Replace that with putting a new engine in a new car model, but using the 
brakes, tires, and suspension from the previous version, and you have a 
mistake so frequent it deserves a FAQ.  (Or a whole generation of 
"muscle cars" depending on your point of view.)

In fact for a similar generation of mistakes look at Allied military 
aircraft during WWII.  There was a period in 1942 when the 'solution' to 
all combat aircraft problems was to modify the engines to provide more 
horsepower.  Most of 1943 was spent fixing the problems caused by the 
bigger engines.  The net result was better aircraft, but it was very 
expensive in lives of pilots, many of them in training.

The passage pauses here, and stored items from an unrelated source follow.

Optimization exercise on an open flow, not production practice.
RTL: at most simulated, not proved equivalent.
Power: default activity.

==> flow/run.sh <==
#!/bin/bash
# Standard layout, asking the timing repair for more setup margin.
set -euo pipefail
bash standard.sh SETUP_SLACK_MARGIN=7.1 finish > make_finish.log 2>&1
==> standard.sh <==
#!/bin/bash
# synth_recipe.tcl (not shown) runs the flow's synth.tcl, then flattens the netlist and writes it again
# the make line also repeats each setting of config.mk as NAME=value (left out here)
make -C /OpenROAD-flow-scripts/flow DESIGN_CONFIG=/design/flow/config.mk WORK_HOME=/design/flow/orfs CLKGATE_MAP_FILE= SYNTH_SCRIPT=/design/flow/synth_recipe.tcl "${@:-finish}"
==> config.mk <==
export PLATFORM = sky130hd
export DESIGN_NAME = crc_link
export DESIGN_NICKNAME = crc_link
export VERILOG_FILES = /design/flow/design.v
export SDC_FILE = /design/flow/constraint.sdc
export NUM_CORES = 8
export LEC_CHECK = 0
export CAP_MARGIN = 20
export CORE_MARGIN = 2
export CORE_UTILIZATION = 60
export CTS_BUF_LIST = sky130_fd_sc_hd__clkbuf_16
export CTS_CLUSTER_DIAMETER = 100
export CTS_CLUSTER_SIZE = 20
export PLACE_DENSITY = 0.7
export SLEW_MARGIN = 20
export TNS_END_PERCENT = 100
==> constraint.sdc <==
create_clock -name core_clock -period 10.0 [get_ports {clk}]
set_input_delay 2.0000 -clock core_clock [delete_from_list [all_inputs] [get_ports {clk}]]
set_output_delay 2.0000 -clock core_clock [all_outputs]
set_load 0.01 [all_outputs]
==> design.v <==
module crc_link (
  input  wire        clk,
  input  wire        rst,
  input  wire        cmd_valid,
  output wire        cmd_ready,
  input  wire [3:0]  cmd_code,
  input  wire [15:0] cmd_a,
  input  wire [7:0]  cmd_b,
  output reg         resp_valid,
  output reg         resp_ok,
  output reg  [15:0] resp_data,
  output wire        rx_req,
  input  wire        rx_valid,
  input  wire [7:0]  rx_data,
  input  wire        rx_end,
  output wire        tx_valid,
  output wire [7:0]  tx_data,
  input  wire        tx_ready,
  input  wire        tx_fail
);
  localparam [3:0] C_CRCCLR   = 4'h1, C_CRCSTEP = 4'h2, C_FRAMECRC = 4'h3,
                   C_ENCODE   = 4'h4, C_DECODE  = 4'h5, C_RECEIVE  = 4'h6,
                   C_TRANSMIT = 4'h7, C_LDB     = 4'h9, C_STB      = 4'hA,
                   C_RDST     = 4'hB;
  function [15:0] m16;
    input [15:0] c;
    integer i;
    begin
      m16 = c;
      for (i = 0; i < 16; i = i + 1)
        m16 = {m16[14:0], 1'b0} ^ (m16[15] ? 16'h1021 : 16'h0000);
    end
  endfunction
  reg [511:0] bv;                  
  reg [15:0]  crc;                 
  reg [6:0]   n_q;                 
  reg [6:0]   pos;                 
  reg [9:0]   rem;                 
  reg         match_q;             
  reg [1:0]   err;                 
  reg         busy, done_f, fail_f, res_ok;
  reg         rdy_q, cq_v, mode_d;
  reg         wr_okq;              
  reg [15:0]  cq_a;
  reg [7:0]   cq_b;
  reg         v_clr, v_step, v_fsent, v_fjob, v_enc, v_dec, v_rcv, v_xmt, v_ldb, v_stb, v_rdst;
  reg         rx_req_q, tx_valid_q;
  reg [7:0]   tx_cur;              
  reg [7:0]   tx_q;                
  reg         enc_pend;            
  reg         cache_v;             
  reg         s_act, xw, s_tx, s_res, s_fc;
  reg [4:0]   ra;                  
  reg         rxodd;               
  reg         s_fdone, s_z;
  reg [15:0]  tw;                  
  reg         tw_full, tw_fold;
  reg [7:0]   th;                  
  reg         got, rload, rfold;
  reg         t_last, nx_chi, nx_clo;
  reg         rxw;                 
  reg         vpend;               
  reg         rstart;              
  reg c_rop, c_rack, c_rlen, c_rpay, c_ran, c_top, c_ta1, c_trest, c_ta2, c_wait;
  assign cmd_ready = rdy_q;
  assign rx_req    = rx_req_q;
  assign tx_valid  = tx_valid_q;
  assign tx_data   = tx_q;
  wire [7:0] b0 = bv[7:0];
  wire [7:0] b1 = bv[15:8];
  wire [255:0] rd1;
  wire [127:0] rd2;
  wire [63:0]  rd3;
  wire [31:0]  rd4;
  genvar g;
  generate
    for (g = 0; g < 16; g = g + 1) begin : R1
      assign rd1[16*g +: 16] = ra[0] ? bv[32*g + 16 +: 16] : bv[32*g +: 16];
    end
    for (g = 0; g < 8; g = g + 1) begin : R2
      assign rd2[16*g +: 16] = ra[1] ? rd1[32*g + 16 +: 16] : rd1[32*g +: 16];
    end
    for (g = 0; g < 4; g = g + 1) begin : R3
      assign rd3[16*g +: 16] = ra[2] ? rd2[32*g + 16 +: 16] : rd2[32*g +: 16];
    end
    for (g = 0; g < 2; g = g + 1) begin : R4
      assign rd4[16*g +: 16] = ra[3] ? rd3[32*g + 16 +: 16] : rd3[32*g +: 16];
    end
  endgenerate
  wire [15:0] port = ra[4] ? rd4[31:16] : rd4[15:0];
  integer k;
  wire [15:0] ca = cmd_a;
  wire i_hi7z = (ca[15:7] == 9'd0);
  wire i_hi6z = i_hi7z & !ca[6];
  wire i_le64 = i_hi6z | (i_hi7z & (ca[5:0] == 6'd0));
  wire i_ge2  = |ca[15:1];
  wire i_ge4  = |ca[15:2];
  wire i_le60 = i_hi6z & ((ca[5:2] != 4'hF) | (ca[1:0] == 2'd0));
  wire i_lt6  = (ca[15:3] == 13'd0) & !(ca[2] & ca[1]);
  wire i_rdst_ok = (cmd_code == C_RDST) & i_lt6;
  wire [15:0] a = cq_a;
  wire v_any     = v_clr | v_step | v_fsent | v_fjob | v_enc | v_dec | v_rcv | v_xmt |
                   v_ldb | v_stb;
  wire acc       = v_rdst | (v_any & !busy);
  wire a_is_n    = (a[6:0] == n_q);
  wire fast      = !acc | v_dec | (v_rdst & (a[2:0] != 3'd1)) | (v_xmt & a_is_n);
  wire need_res  = enc_pend & !fast;
  wire need_fcrc = v_fjob & !busy & !(cache_v & a_is_n);
  wire go        = cq_v & !xw;
  wire exec      = go & !need_res & !need_fcrc;
  wire start_res = go & need_res;
  wire start_fc  = go & !need_res & need_fcrc;
  wire ex        = exec & acc;
  wire wr_ok     = cq_v & wr_okq;                         
  wire w_stb     = wr_ok & v_stb;
  wire w_enc     = wr_ok & v_enc;
  wire [6:0] jn      = s_fc ? a[6:0] : n_q;               
  wire [5:0] klast   = jn[6:1] - 6'd2;                    
  wire       tx_live = c_top | c_ta1 | c_trest;
  wire       fetch   = s_act & !s_fdone & (!tw_full | !tx_live);
  wire       s_fold  = s_act & tw_fold;
  wire       s_zero  = s_act & s_fdone & !tw_fold & !s_z;
  wire       s_fin   = s_act & s_z;
  wire       fc_done = s_fin & s_fc;
  wire       st_tx   = ex & v_xmt;
  wire       s_start = st_tx | start_res | start_fc;
  wire [6:0] sn      = start_res ? n_q : a[6:0];
  wire       stream_free = !s_act | s_z;
  wire eq4f   = (rx_data == 8'h4F);
  wire len_ok = (rx_data < 8'd30);
  wire r_last = (rem == 10'd1);
  wire [6:0] tdist = n_q - pos;
  wire [7:0] nb_c = pos[0] ? (nx_clo ? crc[7:0] : tw[7:0]) : (nx_chi ? crc[15:8] : th);
  wire rxm     = c_rop | c_rlen | c_rpay;
  wire rx_tk   = rxm & rx_valid;
  wire rop_tk  = c_rop & rx_valid;
  wire rlen_tk = c_rlen & rx_valid;
  wire rpay_tk = c_rpay & rx_valid;
  wire verify  = rpay_tk & r_last;
  wire        racc = c_rlen | c_rpay | c_ran;
  wire [15:0] cfin = m16(racc ? {th, tx_cur} : crc);
  wire [15:0] rfv  = cfin ^ tw;                          
  wire vmatch  = (cfin[7:0] == tw[7:0]) & (cfin[15:8] == rx_data);
  wire f_pay    = c_rpay & !rx_valid & rx_end & !got;    
  wire f_rx_pre = (c_rop & !rx_valid & rx_end) |
                  (c_rack & !tx_ready & tx_fail) |
                  (c_rlen & (rx_valid ? !len_ok : rx_end)) | f_pay;
  wire f_rx_post = c_ran & match_q & !tx_ready & tx_fail;
  wire f_bad     = c_ran & !match_q & (tx_ready | tx_fail);
  wire f_tx      = (c_top & !tx_ready & tx_fail) |
                   (c_ta1 & (rx_valid ? !eq4f : rx_end)) |
                   (c_trest & tx_fail & !(tx_ready & t_last)) |
                   (c_ta2 & (rx_valid ? !eq4f : rx_end));
  wire ok_end    = (c_ran & match_q & tx_ready) | (c_ta2 & rx_valid & eq4f);
  wire end_now   = ok_end | f_rx_pre | f_rx_post | f_bad | f_tx;
  wire n_rop   = (ex & v_rcv) | rcv_now | (c_rop & !rx_valid & !rx_end);
  wire n_rack  = rop_tk | (c_rack & !tx_ready & !tx_fail);
  wire n_rlen  = (c_rack & tx_ready) | (c_rlen & !rx_valid & !rx_end);
  wire n_rpay  = (rlen_tk & len_ok) |
                 (c_rpay & (rx_valid ? !r_last : (!rx_end | got)));
  wire n_ran   = verify | (c_ran & !tx_ready & !tx_fail);
  wire n_top   = st_tx | (c_top & !tx_ready & !tx_fail);
  wire n_ta1   = (c_top & tx_ready) | (c_ta1 & !rx_valid & !rx_end);
  wire n_trest = (c_ta1 & rx_valid & eq4f) |
                 (c_trest & (tx_ready ? (!t_last & !tx_fail) : !tx_fail));
  wire n_ta2   = (c_trest & tx_ready & t_last) | (c_ta2 & !rx_valid & !rx_end);
  wire tx_tk   = (c_top | c_trest) & tx_ready;
  wire [7:0] tx_tkb  = c_top ? th : nb_c;
  wire [7:0] tx_cn   = st_tx ? b0 : !busy_e ? 8'h4F : rload ? tw[15:8] : rfold ? rfv[7:0] :
                       tx_tk ? tx_tkb : tx_cur;
  wire [7:0] tx_qn   = st_tx ? b0 : !busy_e ? 8'h4F : verify ? (vmatch ? 8'h4F : 8'h46) :
                       c_ran ? (match_q ? 8'h4F : 8'h46) : tx_tk ? tx_tkb : tx_cur;
  wire tw_use  = c_trest & tx_ready & pos[0] & !nx_clo;    
  wire       w_emb = s_fin & !s_fc;
  wire       w_en  = rxw | w_emb | w_enc | w_stb;
  wire [4:0] w_wa  = ra;
  wire [1:0] w_be  = rxw ? {rxodd, !rxodd} : (s_act | v_enc) ? 2'b11 : {a[0], !a[0]};
  wire [15:0] w_d  = rxw ? tw : s_act ? crc :
                     v_enc ? {a[8:1] - 8'd1, cq_b} : {cq_b, cq_b};
  always @(posedge clk) begin
    for (k = 0; k < 64; k = k + 1)
      if (w_en && w_wa == k / 2 && w_be[k % 2])
        bv[8*k +: 8] <= (k % 2) ? w_d[15:8] : w_d[7:0];
  end
  wire fresh  = rdy_q & cmd_valid;
  wire busy_e = busy & !(c_wait & stream_free);          
  wire direct = fresh & (busy_e | (mode_d & (cmd_code == C_RDST)));
  wire rcv_now = fresh & !busy_e & mode_d & (cmd_code == C_RECEIVE) & !enc_pend & !xw;
  wire to_q   = fresh & !direct & !rcv_now;
  wire end_e = c_wait & stream_free;
  wire okn = (ok_end & stream_free) | (end_e & res_ok);
  wire fn  = fail_f | (end_e & !res_ok);
  wire dn  = done_f | okn;
  wire df  = dn | fn;
  wire [15:0] status = {5'd0, fn, dn, busy & !okn & !end_e, match_q, 1'b0, err, df, df, 1'b0, fn};
  wire [2:0]  rk = mode_d ? cmd_a[2:0] : a[2:0];
  reg  [15:0] rdst_val;
  always @* begin
    case (rk)
      3'd0:    rdst_val = status;
      3'd1:    rdst_val = crc;
      3'd2:    rdst_val = {9'd0, c_ran ? pos : n_q};    
      3'd3:    rdst_val = {9'd0, pos};
      3'd4:    rdst_val = {6'd0, rem};
      default: rdst_val = 16'd64;
    endcase
  end
  wire [7:0]  ldb_byte = a[0] ? port[15:8] : port[7:0];
  wire [15:0] rd_val = (mode_d | v_rdst) ? rdst_val : v_dec ? {b0, b1} : {8'd0, ldb_byte};
  wire consume  = exec | fc_done;
  wire held     = cq_v & !consume;
  wire enc_pend_n = (enc_pend & !(s_fin & s_res) & !st_tx) | w_enc;
  wire xw_n     = (xw & !s_fin) | start_res | start_fc;
  wire busy_nx  = busy_e | (ex & v_rcv) | st_tx;
  wire cache_kill = ex & (v_clr | v_step | v_enc | v_stb | v_rcv | v_xmt | v_fsent);
  wire in_xfer  = (cmd_code == C_RECEIVE) | (cmd_code == C_TRANSMIT);
  wire in_fc_miss = (cmd_code == C_FRAMECRC) &
                    !(cache_v & !cache_kill & (cmd_a[6:0] == n_q));
  always @(posedge clk) begin
    if (rdy_q) begin
      cq_a   <= cmd_a;
      cq_b   <= cmd_b;
      v_clr   <= cmd_code == C_CRCCLR;
      v_step  <= cmd_code == C_CRCSTEP;
      v_fsent <= (cmd_code == C_FRAMECRC) & i_le64 & (ca[0] | !i_ge2);
      v_fjob  <= (cmd_code == C_FRAMECRC) & i_le64 & !ca[0] & i_ge2;
      v_enc   <= (cmd_code == C_ENCODE) & !ca[0] & i_ge2 & i_le60;
      v_dec   <= cmd_code == C_DECODE;
      v_rcv   <= cmd_code == C_RECEIVE;
      v_xmt   <= (cmd_code == C_TRANSMIT) & !ca[0] & i_ge4 & i_le64;
      v_ldb   <= (cmd_code == C_LDB) & i_hi6z;
      v_stb   <= (cmd_code == C_STB) & i_hi6z;
      v_rdst  <= i_rdst_ok;
    end
    if (s_start)
      ra <= 5'd1;
    else if (s_act & !s_fin) begin
      if (fetch) ra <= ra + 5'd1;
    end else if (rxm) begin
      if (rx_valid) ra <= c_rop ? 5'd0 : pos[5:1];
    end else if (rdy_q)
      ra <= (cmd_code == C_ENCODE) ? 5'd0 : cmd_a[5:1];
    else
      ra <= v_enc ? 5'd0 : cq_a[5:1];
    if (rx_tk) rxodd <= !c_rop & pos[0];
    if (rop_tk) tw[7:0] <= rx_data;
    else if (rlen_tk) tw[15:8] <= rx_data;
    else if (rpay_tk) begin
      if (pos[0]) tw[15:8] <= rx_data; else tw[7:0] <= rx_data;
    end else if (fetch) tw <= port;
    tx_cur <= tx_cn;
    tx_q   <= rst ? 8'h00 : tx_qn;
    if (st_tx) th <= b1;
    else if (rload) th <= tw[7:0];
    else if (rfold) th <= rfv[15:8];
    else if (tw_use) th <= tw[15:8];
    resp_data <= rd_val;
    if (rst) begin
      cq_v <= 1'b0; rdy_q <= 1'b1; mode_d <= 1'b0; wr_okq <= 1'b1;
      resp_valid <= 1'b0; resp_ok <= 1'b0;
      rx_req_q <= 1'b0; tx_valid_q <= 1'b0;
      crc <= 16'd0; n_q <= 7'd0; pos <= 7'd0; rem <= 10'd0;
      match_q <= 1'b0; err <= 2'd0; busy <= 1'b0; done_f <= 1'b0; fail_f <= 1'b0;
      res_ok <= 1'b0; enc_pend <= 1'b0; cache_v <= 1'b0;
      s_act <= 1'b0; xw <= 1'b0; s_tx <= 1'b0; s_res <= 1'b0; s_fc <= 1'b0;
      s_fdone <= 1'b0; s_z <= 1'b0; tw_full <= 1'b0; tw_fold <= 1'b0;
      got <= 1'b0; rload <= 1'b0; rfold <= 1'b0; rxw <= 1'b0; vpend <= 1'b0;
      rstart <= 1'b0;
      {c_rop, c_rack, c_rlen, c_rpay, c_ran, c_top, c_ta1, c_trest, c_ta2, c_wait} <= 10'd0;
    end else begin
      cq_v   <= rdy_q ? to_q : held;
      rdy_q  <= !held & !(fresh & (xw_n | enc_pend_n | in_fc_miss | in_xfer));
      mode_d <= (ex & (v_rcv | v_xmt)) | (mode_d & !to_q);
      resp_valid <= consume | direct | rcv_now;
      resp_ok    <= (fresh & (busy_e | mode_d) & i_rdst_ok) | rcv_now | (consume & (acc | fc_done));
      rstart     <= rcv_now;
      enc_pend   <= enc_pend_n;
      wr_okq     <= !busy_nx & !xw_n & !enc_pend_n;
      xw         <= xw_n;
      c_rop <= n_rop; c_rack <= n_rack; c_rlen <= n_rlen; c_rpay <= n_rpay; c_ran <= n_ran;
      c_top <= n_top; c_ta1 <= n_ta1; c_trest <= n_trest; c_ta2 <= n_ta2;
      rx_req_q   <= n_rop | n_rlen | n_rpay | n_ta1 | n_ta2;
      tx_valid_q <= n_rack | n_ran | n_top | n_trest;
      c_wait <= end_now | (c_wait & !stream_free);
      if (end_now) res_ok <= ok_end;
      if (busy & c_wait & stream_free) begin
        busy   <= 1'b0;
        done_f <= res_ok;
        fail_f <= !res_ok;
      end
      if (rstart) begin
        err <= 2'd0; match_q <= 1'b0; pos <= 7'd0; rem <= 10'd0; n_q <= 7'd0;
      end
      if (f_rx_pre | f_rx_post) err <= 2'd1;
      if (f_tx)  err <= 2'd2;
      if (f_bad) err <= 2'd3;
      rload <= rlen_tk & len_ok;
      rxw   <= rx_tk;
      vpend <= verify;
      rfold <= rpay_tk & pos[0] & !r_last;
      if (rop_tk) pos <= 7'd1;
      if (rlen_tk) begin
        pos <= 7'd2;
        rem <= {1'b0, rx_data, 1'b0} + 10'd4;
        got <= 1'b0;
      end
      if (rpay_tk) begin
        pos <= pos + 7'd1;
        rem <= rem - 10'd1;
        got <= !rx_end;
      end else if (c_rpay & rx_end) begin
        got <= 1'b0;
      end
      if (verify) match_q <= vmatch;
      if (c_ran & match_q & tx_ready) begin
        n_q     <= pos;
        cache_v <= 1'b1;
      end
      if (tx_tk) pos <= pos + 7'd1;
      if (tw_use) tw_full <= 1'b0;
      if (st_tx) begin
        t_last <= 1'b0; nx_chi <= 1'b0; nx_clo <= 1'b0;    
      end else if (tx_tk) begin
        t_last <= nx_chi; nx_chi <= nx_clo; nx_clo <= (tdist == 7'd4);
      end
      if (s_start) begin
        s_act   <= 1'b1;
        s_tx    <= st_tx;
        s_res   <= start_res;
        s_fc    <= start_fc;
        s_fdone <= (sn[6:1] < 6'd3);
        s_z     <= 1'b0;
        tw_full <= 1'b0;
        tw_fold <= 1'b0;
      end else begin
        if (fetch) begin
          s_fdone <= ({1'b0, ra} == klast);
          tw_full <= 1'b1;
        end
        tw_fold <= fetch;
        if (s_zero) s_z <= 1'b1;
        if (s_fin) begin
          s_act <= 1'b0;
          if (!s_fc) cache_v <= 1'b1;
        end
      end
      if (vpend)
        crc <= cfin;
      else if (s_fold)
        crc <= m16(crc) ^ tw;
      else if (s_start)
        crc <= {b0, b1};
      else if (s_zero)
        crc <= cfin;
      else if (ex & v_clr)
        crc <= 16'd0;
      else if (ex & v_step)
        crc <= m16(crc) ^ a;
      else if (ex & v_fsent)
        crc <= 16'hFFFF;
      if (cache_kill | start_fc) cache_v <= 1'b0;
      if (ex & v_enc) n_q <= a[6:0] + 7'd4;
      if (ex & v_rcv) begin
        busy <= 1'b1; done_f <= 1'b0; fail_f <= 1'b0;
        err <= 2'd0; match_q <= 1'b0; pos <= 7'd0; rem <= 10'd0; n_q <= 7'd0;
      end
      if (st_tx) begin
        busy <= 1'b1; done_f <= 1'b0; fail_f <= 1'b0;
        err <= 2'd0; pos <= 7'd0; n_q <= a[6:0];
      end
      if (rcv_now) begin
        busy <= 1'b1; done_f <= 1'b0; fail_f <= 1'b0; cache_v <= 1'b0;
      end
    end
  end
endmodule
==> flow_summary.yaml, run 1 <==
cells_and_area:
  filler_cell_count: 3423
  final_common_cell: "edfxtp_1"
  antenna_cells: 0
  syn_to_final_growth_pct: 16.4
  drive_gt1_share_pct: 29.7
  nNetsFinal: 2524
  final_util_pct: 70.8
  layout_common_cells: "edfxtp_1, nand2_1, mux4_2"
  fin_area_sq_um: 37300
  regArea_sq_um: 19700
  multi_input_area_sq_um: 13200
sta:
  setup_tns_ns: 0
  tightest_slew_ns: 0.990
  clock_skew_ns: 0.0480
  max_freq_ghz: 0.321
  period_share_pct: 31.2
  slew_headroom_pct: 33.7
  hold_violations: 0
  rsz0062_at_grt: "true"
  worst_hold_slack_ns: 0.502
  min_period_ns: 3.12
  slew_violations: 0
  setup_viol: 0
clock_tree:
  cts_made_buffers: 41
  clk_pin_slew_ns: 0.10
  cts_tree: "done"
  root_buffer: "clkbuf_16"
  clock-sinks: 693
  htreeDepth: 2
  cts_hold_buf: 0
  clkLatencyLatePin_ns: 0.63
  clockBufferDepth: 3
floorplanning:
  die_y_microns: 235
  dieArea_sq_um: 55300
  die_x_microns: 235
  core-area_sq_um: 52700
  start_util_pct: 60.9
  num_io_pins: 72
  fp-row-count: 84
placed_design:
  hpwl_mm: 65.9
  place_area_sq_um: 33600
  io_buffers: 71
  gp_congestion: 0.960
global_routing:
  grt_usage_pct: 36.4
  first_global_vias: 21194
  grt_overflow: 0
  grt_first_pass_wirelength_mm: 146
  grt_max_degree: 48
  grt_antenna_before_repair: 0
pwr:
  power_density_nw_per_um2: 191
  p_leak_nw: 12.3
  vdd_drop_max_v: 0.000196
  p_total_mw: 7.12
worst_setup_path:
  worst-path-stages: 1
  cp_data_required_time_ns: 8.00
  path_buf_inv: 1
  slowest_stage: "dfxtp_2"
  slowest_delay_ns: 0.38
  cpLargestDelayFamily: "flip-flops"
  end_kind: "output pin"
  crit_path_max_fanout: 1
  crit_chain: "buf_6"
  critical_path_class: "flip-flop to output pin"
  critPathLaunchType: "flip-flop"
  reg2reg_depth: 6
  cp_data_arrival_time_ns: 1.12
detailed_routing:
  wl_per_cell_microns: 32.4
  vias: 22051
  routed_wirelength_mm: 102
  ant_nets: 0
  route.detailed.drc: 0
  drt_iter0_drc: 3124
  drtPass1Iterations: 7
  vias_per_cell: 6.98
min_path:
  min_path_cells: 2
  hold_class: "flip-flop to flip-flop"
synth:
  syn_area_per_cell_sq_um: 13.7
  synth_edf_count: 575
  async_flop_share_pct: 0
  ys_seq_area_share_pct: 61.3
  ys_types: 85
  syn_nets: 2405
  synth_seq_cells: 693
  syn_inst: 2341
  ys_warn_count: 1
  synth_top_cell_area_share_pct: 53.9
  ys_top_cells_by_area: "edfxtp_1, mux4_2, dfxtp_1"
  ys.flop_type: "edfxtp_1"
  yosys.area.top_type: "edfxtp_1"
  syn_area_sq_um: 32000
job:
  maxCapViolCount: 0
run_status:
  status: "no timing/DRC/antenna violations"
final cells by class:
class                           instances  share of cell area, %
Sequential cell                       693                   52.8
Multi-Input combinational cell       1457                   35.4
Timing Repair Buffer                  231                   5.88
Clock buffer                           42                   2.82
Tap cell                              688                   2.31
Inverter                               36                  0.382
Clock inverter                         13                  0.325
path summary, 6_finish.rpt:
check / endpoint / start / slack [ns]
setup / recovery: resp_data[6] / resp_data[6] / 6.88
hold reg to reg: s_res / s_res / 0.50
hold / removal: s_res / s_res / 0.50
setup reg to reg: crc[5] / s_z / 7.10
cell usage after synthesis, types with 6 or more instances:
cell type	count
dfxtp_1	118
edfxtp_1	575
a221oi_1	13
a31oi_1	21
a2111oi_0	7
a211oi_1	34
inv_1	34
xnor3_1	7
nor3b_1	9
nor2b_1	18
o221ai_1	9
a22oi_1	10
nand2_1	167
a21oi_1	134
clkbuf_1	108
a311oi_1	6
buf_2	29
ha_1	21
mux2i_1	67
o211ai_1	12
nor2_1	227
nand3_1	45
nor3_1	34
a22o_1	8
o22ai_1	7
and2_1	14
nand2b_1	12
mux4_2	151
a21o_1	8
nand4_1	15
a222oi_1	7
or3_1	8
xnor2_1	107
nor4_1	12
o31ai_1	6
buf_1	17
xor2_1	33
o21ai_0	109
and3_1	18
o21a_1	10
a32oi_1	13
per-layer routing:
metal	wire, microns	GRT usage, %	vias up
li1	-	-	9196
met1	38300	49.3	11045
met2	48000	58.0	1492
met3	9680	5.77	318
met4	6180	17.9	0
met5	0	0	-
report_power, final:
group | internal (mW) | total (mW) | switching, mW
clock | 0.771 | 1.73 | 0.956
combinational | 0.870 | 2.03 | 1.16
sequential | 3.26 | 3.36 | 0.0983
through the flow:
step | worst slack, ns | std cells
2_1_floorplan | 6.47 | 2341
3_3_place_gp | 5.57 | 2978
3_5_place_dp | 5.49 | 2978
5_1_grt | 6.86 | 3160
6_report | 6.88 | 3160
4_1_cts | 6.88 | 3106
cells by family after synthesis:
logic type      count (synthesis)  synth area share (%)
buf+inv                       195                  2.44
fa+ha+maj                      21                 0.820
flops                         693                  61.3
xor+xnor                      160                  5.13
compound gates                447                  8.86
simple gates                  599                  8.44
mux                           226                  13.0
state kept, by name, indices dropped and copies added, names as in the netlist, 2 cells and up:
name	count
tx_cur	8
rem	10
tw	16
tx_q	8
resp_data	16
bv	512
err	2
n_q	7
th	8
pos	7
cq_b	8
crc	16
ra	5
cq_a	16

My favorite example of the result of all this was a chapter in a book 
"Fork-tailed devil: the P-38" by Martin Caidin 
(http://tinyurl.com/j4yn).  But the chapter is about another airplane 
the P-47 Thunderbolt, and about the differences made by replacing the 
propeller.  They had improved the engine to provide more horsepower, 
without changing the propeller to match.  (Technically since the Jug had 
a variable pitch propeller, all that was actaully changed were the four 
blades.)  With the new propeller, the Jug was a completely different 
aircraft in terms of handling.

The P-38 went through a similar set of problems, but the major fix was 
the addition of dive brakes.  Dive brakes were first introduced on the 
P-38 and later needed on most jet aircraft.  At a certain speed, the 
airflow over top of the wings is transonic.  When this happens, it 
doesn't matter what the pilot does, the aircraft doesn't respond to 
control inputs, in fact all the control surfaces seem frozen.  (First 
order approximation, it takes infinite force to move a control surfacte 
into a transonic airflow once established.  The dive brakes are small 
flaps to create turbulance before the airflow becomes transsonic.)

-- 
"As far as I'm concerned, war always means failure." -- Jacques Chirac, 
President of France
"As far as France is concerned, you're right." -- Rush Limbaugh




      reply	other threads:[~2003-08-06  5:46 UTC|newest]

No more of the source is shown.